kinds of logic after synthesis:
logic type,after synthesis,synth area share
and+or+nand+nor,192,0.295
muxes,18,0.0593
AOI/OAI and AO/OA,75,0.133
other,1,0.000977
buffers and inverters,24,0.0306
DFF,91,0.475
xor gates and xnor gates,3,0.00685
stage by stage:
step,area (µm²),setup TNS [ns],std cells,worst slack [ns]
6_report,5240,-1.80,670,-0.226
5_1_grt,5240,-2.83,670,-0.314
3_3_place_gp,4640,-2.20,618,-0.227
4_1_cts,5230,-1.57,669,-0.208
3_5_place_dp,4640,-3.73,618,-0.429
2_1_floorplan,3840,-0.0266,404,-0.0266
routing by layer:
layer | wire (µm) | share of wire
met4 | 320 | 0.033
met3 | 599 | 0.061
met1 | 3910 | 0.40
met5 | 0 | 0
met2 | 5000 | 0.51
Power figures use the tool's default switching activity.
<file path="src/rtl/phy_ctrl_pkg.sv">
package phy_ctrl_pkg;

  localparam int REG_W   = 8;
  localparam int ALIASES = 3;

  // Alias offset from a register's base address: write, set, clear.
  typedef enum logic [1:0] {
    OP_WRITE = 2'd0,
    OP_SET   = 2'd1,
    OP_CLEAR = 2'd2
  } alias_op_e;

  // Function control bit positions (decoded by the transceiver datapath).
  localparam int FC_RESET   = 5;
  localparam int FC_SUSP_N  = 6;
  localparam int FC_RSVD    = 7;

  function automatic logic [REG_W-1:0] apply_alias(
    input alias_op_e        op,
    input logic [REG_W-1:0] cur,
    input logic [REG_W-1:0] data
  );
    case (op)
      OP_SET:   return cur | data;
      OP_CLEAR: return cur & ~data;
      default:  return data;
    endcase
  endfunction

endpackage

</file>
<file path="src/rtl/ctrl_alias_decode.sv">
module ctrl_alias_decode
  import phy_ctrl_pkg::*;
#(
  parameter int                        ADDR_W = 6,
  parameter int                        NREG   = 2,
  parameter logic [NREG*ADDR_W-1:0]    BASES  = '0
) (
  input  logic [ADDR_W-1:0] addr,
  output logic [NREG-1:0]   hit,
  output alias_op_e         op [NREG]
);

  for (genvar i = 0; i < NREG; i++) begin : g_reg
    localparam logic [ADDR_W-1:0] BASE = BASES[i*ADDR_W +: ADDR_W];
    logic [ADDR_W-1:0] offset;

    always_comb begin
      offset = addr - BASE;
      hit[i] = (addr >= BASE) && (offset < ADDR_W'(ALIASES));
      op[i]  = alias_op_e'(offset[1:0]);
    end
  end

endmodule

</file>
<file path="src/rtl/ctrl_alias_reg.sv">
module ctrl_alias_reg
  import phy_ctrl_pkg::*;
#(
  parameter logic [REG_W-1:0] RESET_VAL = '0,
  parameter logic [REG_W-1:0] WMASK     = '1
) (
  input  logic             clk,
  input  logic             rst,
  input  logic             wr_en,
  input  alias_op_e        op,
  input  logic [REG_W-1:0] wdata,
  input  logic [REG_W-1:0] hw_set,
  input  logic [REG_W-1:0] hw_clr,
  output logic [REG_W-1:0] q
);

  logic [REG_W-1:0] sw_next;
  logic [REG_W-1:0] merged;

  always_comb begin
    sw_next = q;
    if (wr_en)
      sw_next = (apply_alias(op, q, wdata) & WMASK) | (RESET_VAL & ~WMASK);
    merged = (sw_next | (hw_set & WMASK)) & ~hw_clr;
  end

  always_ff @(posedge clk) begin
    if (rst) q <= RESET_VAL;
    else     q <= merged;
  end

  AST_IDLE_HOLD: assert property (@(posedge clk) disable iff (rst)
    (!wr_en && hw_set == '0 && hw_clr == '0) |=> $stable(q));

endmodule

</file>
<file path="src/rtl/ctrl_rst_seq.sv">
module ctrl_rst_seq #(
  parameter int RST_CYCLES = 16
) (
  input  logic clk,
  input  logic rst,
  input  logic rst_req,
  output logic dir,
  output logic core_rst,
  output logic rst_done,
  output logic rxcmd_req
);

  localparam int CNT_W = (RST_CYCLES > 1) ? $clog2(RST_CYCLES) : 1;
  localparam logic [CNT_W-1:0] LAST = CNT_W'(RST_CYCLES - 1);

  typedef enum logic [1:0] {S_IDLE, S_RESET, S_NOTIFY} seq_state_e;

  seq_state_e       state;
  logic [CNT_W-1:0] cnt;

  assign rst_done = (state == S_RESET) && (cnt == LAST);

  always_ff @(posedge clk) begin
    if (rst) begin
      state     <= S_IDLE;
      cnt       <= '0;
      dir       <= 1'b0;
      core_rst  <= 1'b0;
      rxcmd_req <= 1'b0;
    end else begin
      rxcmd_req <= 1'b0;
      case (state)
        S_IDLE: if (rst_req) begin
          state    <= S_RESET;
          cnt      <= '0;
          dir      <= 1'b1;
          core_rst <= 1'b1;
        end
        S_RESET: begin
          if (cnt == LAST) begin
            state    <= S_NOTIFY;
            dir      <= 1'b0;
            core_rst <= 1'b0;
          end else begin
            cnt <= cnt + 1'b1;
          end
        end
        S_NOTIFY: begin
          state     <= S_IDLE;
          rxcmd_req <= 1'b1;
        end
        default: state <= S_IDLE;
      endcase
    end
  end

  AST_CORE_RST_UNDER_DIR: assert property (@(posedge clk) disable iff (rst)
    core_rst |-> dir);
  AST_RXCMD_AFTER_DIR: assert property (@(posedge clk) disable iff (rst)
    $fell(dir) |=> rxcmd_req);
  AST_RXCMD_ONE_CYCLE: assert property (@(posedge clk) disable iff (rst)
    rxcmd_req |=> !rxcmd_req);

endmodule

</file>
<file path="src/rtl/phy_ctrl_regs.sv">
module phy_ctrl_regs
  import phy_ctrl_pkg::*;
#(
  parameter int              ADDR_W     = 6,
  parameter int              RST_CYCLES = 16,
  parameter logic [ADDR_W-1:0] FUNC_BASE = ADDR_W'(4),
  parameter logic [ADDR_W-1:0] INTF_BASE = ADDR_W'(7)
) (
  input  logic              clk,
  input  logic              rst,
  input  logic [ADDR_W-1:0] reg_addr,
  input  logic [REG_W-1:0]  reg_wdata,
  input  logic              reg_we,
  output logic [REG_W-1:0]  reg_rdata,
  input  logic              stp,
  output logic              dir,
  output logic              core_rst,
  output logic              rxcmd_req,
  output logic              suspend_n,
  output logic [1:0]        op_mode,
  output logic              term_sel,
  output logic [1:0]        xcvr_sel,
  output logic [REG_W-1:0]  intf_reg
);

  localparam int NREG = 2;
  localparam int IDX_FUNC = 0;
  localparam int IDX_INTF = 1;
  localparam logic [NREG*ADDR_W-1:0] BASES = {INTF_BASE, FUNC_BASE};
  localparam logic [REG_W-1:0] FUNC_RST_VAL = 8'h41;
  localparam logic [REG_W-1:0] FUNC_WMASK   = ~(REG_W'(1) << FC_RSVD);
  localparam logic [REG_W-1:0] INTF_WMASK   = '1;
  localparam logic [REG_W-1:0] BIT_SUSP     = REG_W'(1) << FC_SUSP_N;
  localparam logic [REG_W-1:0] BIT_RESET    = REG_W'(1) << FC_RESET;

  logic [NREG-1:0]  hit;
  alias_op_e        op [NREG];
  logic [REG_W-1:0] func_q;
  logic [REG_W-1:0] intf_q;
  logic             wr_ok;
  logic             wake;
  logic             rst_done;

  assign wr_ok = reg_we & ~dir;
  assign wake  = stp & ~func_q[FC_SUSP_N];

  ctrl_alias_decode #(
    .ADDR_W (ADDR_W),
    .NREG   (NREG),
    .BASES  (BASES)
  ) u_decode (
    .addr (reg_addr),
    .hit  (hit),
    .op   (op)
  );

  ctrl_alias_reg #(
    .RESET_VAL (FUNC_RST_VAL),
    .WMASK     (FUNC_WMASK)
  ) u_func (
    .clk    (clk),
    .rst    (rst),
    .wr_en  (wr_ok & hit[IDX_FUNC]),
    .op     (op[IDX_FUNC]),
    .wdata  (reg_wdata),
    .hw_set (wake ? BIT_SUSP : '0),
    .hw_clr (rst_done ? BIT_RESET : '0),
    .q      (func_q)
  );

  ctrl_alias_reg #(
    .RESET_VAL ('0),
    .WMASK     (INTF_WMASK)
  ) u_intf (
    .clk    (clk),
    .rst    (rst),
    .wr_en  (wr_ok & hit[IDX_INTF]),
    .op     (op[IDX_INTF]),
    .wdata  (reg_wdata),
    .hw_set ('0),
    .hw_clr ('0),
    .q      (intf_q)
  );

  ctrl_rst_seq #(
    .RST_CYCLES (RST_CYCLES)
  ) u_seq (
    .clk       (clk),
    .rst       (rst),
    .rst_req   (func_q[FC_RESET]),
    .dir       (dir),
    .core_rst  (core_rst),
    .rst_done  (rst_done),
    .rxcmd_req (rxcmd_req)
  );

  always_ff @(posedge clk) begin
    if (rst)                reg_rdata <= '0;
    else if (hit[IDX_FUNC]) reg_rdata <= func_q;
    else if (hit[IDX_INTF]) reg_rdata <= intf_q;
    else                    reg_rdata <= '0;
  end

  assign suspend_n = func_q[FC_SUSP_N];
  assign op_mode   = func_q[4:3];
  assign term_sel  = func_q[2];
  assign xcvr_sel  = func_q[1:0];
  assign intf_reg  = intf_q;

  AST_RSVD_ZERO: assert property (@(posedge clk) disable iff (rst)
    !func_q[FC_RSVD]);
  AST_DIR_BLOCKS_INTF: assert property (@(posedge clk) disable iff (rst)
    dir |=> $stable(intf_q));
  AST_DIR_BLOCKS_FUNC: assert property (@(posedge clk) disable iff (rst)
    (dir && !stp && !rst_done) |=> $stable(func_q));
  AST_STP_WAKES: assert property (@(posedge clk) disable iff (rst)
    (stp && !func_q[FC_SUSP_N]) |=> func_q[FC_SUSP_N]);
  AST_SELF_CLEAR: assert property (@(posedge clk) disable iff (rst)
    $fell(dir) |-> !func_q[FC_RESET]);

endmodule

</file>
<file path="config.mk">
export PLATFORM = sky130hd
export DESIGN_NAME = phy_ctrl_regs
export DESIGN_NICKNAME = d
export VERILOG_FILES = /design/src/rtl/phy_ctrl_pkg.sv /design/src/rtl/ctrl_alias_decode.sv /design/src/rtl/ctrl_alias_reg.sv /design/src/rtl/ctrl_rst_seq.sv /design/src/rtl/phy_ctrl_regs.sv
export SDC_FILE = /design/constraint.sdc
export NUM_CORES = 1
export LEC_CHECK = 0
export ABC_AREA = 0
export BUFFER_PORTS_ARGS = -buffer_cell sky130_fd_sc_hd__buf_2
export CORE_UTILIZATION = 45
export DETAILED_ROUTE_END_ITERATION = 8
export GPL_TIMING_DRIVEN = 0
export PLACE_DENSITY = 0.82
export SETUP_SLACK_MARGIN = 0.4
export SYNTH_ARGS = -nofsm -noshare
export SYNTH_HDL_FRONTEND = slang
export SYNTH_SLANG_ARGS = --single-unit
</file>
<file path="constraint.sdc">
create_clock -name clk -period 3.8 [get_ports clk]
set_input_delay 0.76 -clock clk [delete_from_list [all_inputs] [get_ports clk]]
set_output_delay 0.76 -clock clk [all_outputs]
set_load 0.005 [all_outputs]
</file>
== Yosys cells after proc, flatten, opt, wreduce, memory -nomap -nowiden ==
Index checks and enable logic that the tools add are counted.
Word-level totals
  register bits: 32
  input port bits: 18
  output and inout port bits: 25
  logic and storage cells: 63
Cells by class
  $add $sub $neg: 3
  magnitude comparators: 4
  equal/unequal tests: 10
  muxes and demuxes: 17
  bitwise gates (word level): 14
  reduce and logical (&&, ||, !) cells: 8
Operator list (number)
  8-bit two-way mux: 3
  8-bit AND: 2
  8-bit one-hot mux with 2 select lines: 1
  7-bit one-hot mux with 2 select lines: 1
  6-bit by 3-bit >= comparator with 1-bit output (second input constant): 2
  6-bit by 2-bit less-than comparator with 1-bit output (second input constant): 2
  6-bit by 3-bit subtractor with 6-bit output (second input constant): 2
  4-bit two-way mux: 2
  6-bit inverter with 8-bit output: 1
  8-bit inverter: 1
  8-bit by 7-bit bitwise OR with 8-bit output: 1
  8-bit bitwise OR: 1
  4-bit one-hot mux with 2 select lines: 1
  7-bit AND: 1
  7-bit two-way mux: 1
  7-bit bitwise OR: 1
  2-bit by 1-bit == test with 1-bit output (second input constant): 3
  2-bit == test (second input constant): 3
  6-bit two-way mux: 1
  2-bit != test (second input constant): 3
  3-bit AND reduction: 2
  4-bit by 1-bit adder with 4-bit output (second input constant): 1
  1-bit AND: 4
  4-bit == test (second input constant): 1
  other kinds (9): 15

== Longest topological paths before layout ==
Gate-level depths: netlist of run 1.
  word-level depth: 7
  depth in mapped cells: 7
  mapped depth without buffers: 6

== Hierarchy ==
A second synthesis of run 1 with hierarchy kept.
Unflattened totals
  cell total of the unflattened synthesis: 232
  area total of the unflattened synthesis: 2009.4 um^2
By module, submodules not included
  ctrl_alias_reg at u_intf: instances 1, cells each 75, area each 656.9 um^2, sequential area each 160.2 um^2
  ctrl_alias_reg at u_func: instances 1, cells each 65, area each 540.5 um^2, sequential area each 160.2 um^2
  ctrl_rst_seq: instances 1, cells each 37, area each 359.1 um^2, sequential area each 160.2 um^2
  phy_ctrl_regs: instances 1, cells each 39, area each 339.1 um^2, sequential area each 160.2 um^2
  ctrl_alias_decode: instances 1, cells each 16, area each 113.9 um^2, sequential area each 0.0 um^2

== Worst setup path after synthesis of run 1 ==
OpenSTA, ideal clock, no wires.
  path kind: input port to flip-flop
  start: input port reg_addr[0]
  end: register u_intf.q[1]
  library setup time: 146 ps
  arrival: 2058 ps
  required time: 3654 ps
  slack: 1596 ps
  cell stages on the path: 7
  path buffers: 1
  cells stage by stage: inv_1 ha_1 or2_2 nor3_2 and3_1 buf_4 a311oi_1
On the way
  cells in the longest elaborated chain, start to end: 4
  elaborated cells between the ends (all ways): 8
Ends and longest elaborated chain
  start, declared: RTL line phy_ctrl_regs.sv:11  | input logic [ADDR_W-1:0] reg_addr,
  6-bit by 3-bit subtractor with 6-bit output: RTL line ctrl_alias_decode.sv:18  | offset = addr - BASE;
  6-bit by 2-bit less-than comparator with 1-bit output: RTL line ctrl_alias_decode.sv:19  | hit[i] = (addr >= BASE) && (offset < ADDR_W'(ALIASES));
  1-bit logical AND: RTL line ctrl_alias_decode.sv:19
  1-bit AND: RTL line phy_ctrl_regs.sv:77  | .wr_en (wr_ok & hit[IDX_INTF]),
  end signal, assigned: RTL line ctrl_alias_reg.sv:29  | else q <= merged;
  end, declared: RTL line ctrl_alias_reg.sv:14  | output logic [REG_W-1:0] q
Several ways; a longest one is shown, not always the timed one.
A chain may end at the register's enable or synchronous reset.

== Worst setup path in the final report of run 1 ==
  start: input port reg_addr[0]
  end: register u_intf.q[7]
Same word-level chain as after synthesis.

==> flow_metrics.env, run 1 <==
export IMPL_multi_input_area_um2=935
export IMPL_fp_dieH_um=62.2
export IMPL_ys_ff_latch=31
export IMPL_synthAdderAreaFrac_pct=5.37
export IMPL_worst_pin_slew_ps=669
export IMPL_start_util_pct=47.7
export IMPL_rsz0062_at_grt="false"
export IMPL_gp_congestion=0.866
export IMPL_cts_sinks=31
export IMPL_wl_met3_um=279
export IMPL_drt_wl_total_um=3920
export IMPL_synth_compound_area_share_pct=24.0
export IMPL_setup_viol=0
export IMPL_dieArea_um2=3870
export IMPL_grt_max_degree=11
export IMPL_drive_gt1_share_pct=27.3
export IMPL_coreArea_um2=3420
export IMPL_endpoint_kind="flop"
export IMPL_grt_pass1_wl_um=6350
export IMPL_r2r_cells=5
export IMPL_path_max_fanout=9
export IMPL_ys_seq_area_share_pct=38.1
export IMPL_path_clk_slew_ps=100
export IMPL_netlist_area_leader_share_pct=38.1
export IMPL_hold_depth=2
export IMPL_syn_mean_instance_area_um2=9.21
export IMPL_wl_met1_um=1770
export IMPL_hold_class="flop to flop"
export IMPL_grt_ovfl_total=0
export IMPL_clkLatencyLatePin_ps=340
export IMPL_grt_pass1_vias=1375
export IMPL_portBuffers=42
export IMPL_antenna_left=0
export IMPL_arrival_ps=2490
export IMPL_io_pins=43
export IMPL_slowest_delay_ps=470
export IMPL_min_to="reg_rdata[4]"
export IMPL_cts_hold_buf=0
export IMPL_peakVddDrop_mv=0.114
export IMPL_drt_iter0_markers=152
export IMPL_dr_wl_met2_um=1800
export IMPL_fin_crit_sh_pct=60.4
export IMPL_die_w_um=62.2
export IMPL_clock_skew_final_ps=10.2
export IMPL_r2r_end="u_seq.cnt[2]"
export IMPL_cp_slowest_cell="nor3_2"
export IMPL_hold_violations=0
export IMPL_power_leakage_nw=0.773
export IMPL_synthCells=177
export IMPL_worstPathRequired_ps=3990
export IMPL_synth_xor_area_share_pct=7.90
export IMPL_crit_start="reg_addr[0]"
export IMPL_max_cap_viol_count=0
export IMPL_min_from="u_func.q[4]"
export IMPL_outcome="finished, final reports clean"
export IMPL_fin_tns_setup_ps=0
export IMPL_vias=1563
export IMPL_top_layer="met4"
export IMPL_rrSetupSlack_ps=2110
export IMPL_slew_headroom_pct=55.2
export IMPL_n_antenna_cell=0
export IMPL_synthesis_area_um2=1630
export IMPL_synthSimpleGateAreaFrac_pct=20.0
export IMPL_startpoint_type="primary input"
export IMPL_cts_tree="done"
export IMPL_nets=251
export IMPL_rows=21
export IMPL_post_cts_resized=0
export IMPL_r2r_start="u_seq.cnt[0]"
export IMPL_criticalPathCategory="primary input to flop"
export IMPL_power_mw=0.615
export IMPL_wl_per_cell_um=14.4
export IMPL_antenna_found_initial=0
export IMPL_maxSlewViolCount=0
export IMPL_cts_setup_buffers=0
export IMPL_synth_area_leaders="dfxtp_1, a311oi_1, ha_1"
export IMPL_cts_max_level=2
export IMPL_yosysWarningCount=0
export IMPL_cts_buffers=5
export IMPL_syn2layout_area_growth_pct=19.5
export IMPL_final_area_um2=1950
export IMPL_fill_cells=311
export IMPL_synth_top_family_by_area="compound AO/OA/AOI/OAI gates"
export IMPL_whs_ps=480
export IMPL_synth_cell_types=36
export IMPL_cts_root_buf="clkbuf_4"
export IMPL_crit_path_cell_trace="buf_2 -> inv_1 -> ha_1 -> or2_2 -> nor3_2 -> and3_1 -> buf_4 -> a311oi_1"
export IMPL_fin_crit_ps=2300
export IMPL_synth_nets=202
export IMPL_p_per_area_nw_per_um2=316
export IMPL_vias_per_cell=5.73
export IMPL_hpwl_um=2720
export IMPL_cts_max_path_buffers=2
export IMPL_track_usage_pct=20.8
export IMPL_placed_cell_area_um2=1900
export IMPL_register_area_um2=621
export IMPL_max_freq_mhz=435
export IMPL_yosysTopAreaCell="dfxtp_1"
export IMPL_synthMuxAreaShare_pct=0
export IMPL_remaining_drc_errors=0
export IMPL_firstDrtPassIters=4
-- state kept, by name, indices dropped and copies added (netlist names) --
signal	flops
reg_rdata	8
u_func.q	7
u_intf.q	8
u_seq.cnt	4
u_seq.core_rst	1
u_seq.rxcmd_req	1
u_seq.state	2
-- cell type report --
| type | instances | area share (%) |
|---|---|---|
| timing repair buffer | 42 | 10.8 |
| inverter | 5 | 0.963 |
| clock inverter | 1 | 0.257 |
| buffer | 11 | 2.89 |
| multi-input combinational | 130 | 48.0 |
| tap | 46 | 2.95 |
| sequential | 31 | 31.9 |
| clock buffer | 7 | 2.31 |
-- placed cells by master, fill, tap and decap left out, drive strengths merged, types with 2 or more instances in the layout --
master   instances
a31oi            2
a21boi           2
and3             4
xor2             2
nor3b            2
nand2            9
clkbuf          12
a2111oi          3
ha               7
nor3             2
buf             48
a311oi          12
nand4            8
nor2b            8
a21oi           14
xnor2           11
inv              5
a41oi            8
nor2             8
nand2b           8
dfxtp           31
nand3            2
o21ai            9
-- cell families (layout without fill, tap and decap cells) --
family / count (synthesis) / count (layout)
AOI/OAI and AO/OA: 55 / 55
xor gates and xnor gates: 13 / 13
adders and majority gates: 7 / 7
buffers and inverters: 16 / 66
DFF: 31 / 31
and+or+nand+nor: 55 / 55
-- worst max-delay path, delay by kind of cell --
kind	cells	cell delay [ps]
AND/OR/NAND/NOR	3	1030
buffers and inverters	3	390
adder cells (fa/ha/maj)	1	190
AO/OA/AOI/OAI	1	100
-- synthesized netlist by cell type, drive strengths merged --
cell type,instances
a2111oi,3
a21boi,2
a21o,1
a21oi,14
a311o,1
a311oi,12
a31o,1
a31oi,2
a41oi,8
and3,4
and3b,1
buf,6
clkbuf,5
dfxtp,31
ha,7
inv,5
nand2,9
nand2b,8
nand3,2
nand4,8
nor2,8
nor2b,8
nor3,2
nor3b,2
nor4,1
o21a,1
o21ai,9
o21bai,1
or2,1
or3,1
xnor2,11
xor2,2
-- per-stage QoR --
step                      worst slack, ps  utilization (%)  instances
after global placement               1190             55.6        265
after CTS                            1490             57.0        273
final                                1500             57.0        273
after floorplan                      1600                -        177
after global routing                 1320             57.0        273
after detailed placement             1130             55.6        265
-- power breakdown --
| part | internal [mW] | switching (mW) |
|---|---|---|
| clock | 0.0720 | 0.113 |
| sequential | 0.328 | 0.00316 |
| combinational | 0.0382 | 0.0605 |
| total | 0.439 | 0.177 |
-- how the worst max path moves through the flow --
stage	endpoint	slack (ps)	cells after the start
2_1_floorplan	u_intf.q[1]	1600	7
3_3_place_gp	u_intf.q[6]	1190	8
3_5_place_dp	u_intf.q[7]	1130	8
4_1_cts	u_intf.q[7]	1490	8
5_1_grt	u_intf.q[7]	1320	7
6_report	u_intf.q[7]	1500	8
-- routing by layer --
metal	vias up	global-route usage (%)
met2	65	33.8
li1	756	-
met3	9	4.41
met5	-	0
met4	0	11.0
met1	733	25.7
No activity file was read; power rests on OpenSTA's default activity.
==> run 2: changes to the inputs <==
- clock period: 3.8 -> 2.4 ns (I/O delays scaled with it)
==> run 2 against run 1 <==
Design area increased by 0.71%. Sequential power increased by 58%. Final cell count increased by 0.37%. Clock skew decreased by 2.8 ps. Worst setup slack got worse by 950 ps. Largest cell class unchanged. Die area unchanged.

▸ **REQUIRED ACTION**
Return, word for word, the lines of the data above from the line with "else if (hit[IDX_INTF])" through the line with "export NUM_CORES = 1", inclusive.

▸ **WRITTEN SOLUTION**
    else if (hit[IDX_INTF]) reg_rdata <= intf_q;
    else                    reg_rdata <= '0;
  end

  assign suspend_n = func_q[FC_SUSP_N];
  assign op_mode   = func_q[4:3];
  assign term_sel  = func_q[2];
  assign xcvr_sel  = func_q[1:0];
  assign intf_reg  = intf_q;

  AST_RSVD_ZERO: assert property (@(posedge clk) disable iff (rst)
    !func_q[FC_RSVD]);
  AST_DIR_BLOCKS_INTF: assert property (@(posedge clk) disable iff (rst)
    dir |=> $stable(intf_q));
  AST_DIR_BLOCKS_FUNC: assert property (@(posedge clk) disable iff (rst)
    (dir && !stp && !rst_done) |=> $stable(func_q));
  AST_STP_WAKES: assert property (@(posedge clk) disable iff (rst)
    (stp && !func_q[FC_SUSP_N]) |=> func_q[FC_SUSP_N]);
  AST_SELF_CLEAR: assert property (@(posedge clk) disable iff (rst)
    $fell(dir) |-> !func_q[FC_RESET]);

endmodule

</file>
<file path="config.mk">
export PLATFORM = sky130hd
export DESIGN_NAME = phy_ctrl_regs
export DESIGN_NICKNAME = d
export VERILOG_FILES = /design/src/rtl/phy_ctrl_pkg.sv /design/src/rtl/ctrl_alias_decode.sv /design/src/rtl/ctrl_alias_reg.sv /design/src/rtl/ctrl_rst_seq.sv /design/src/rtl/phy_ctrl_regs.sv
export SDC_FILE = /design/constraint.sdc
export NUM_CORES = 1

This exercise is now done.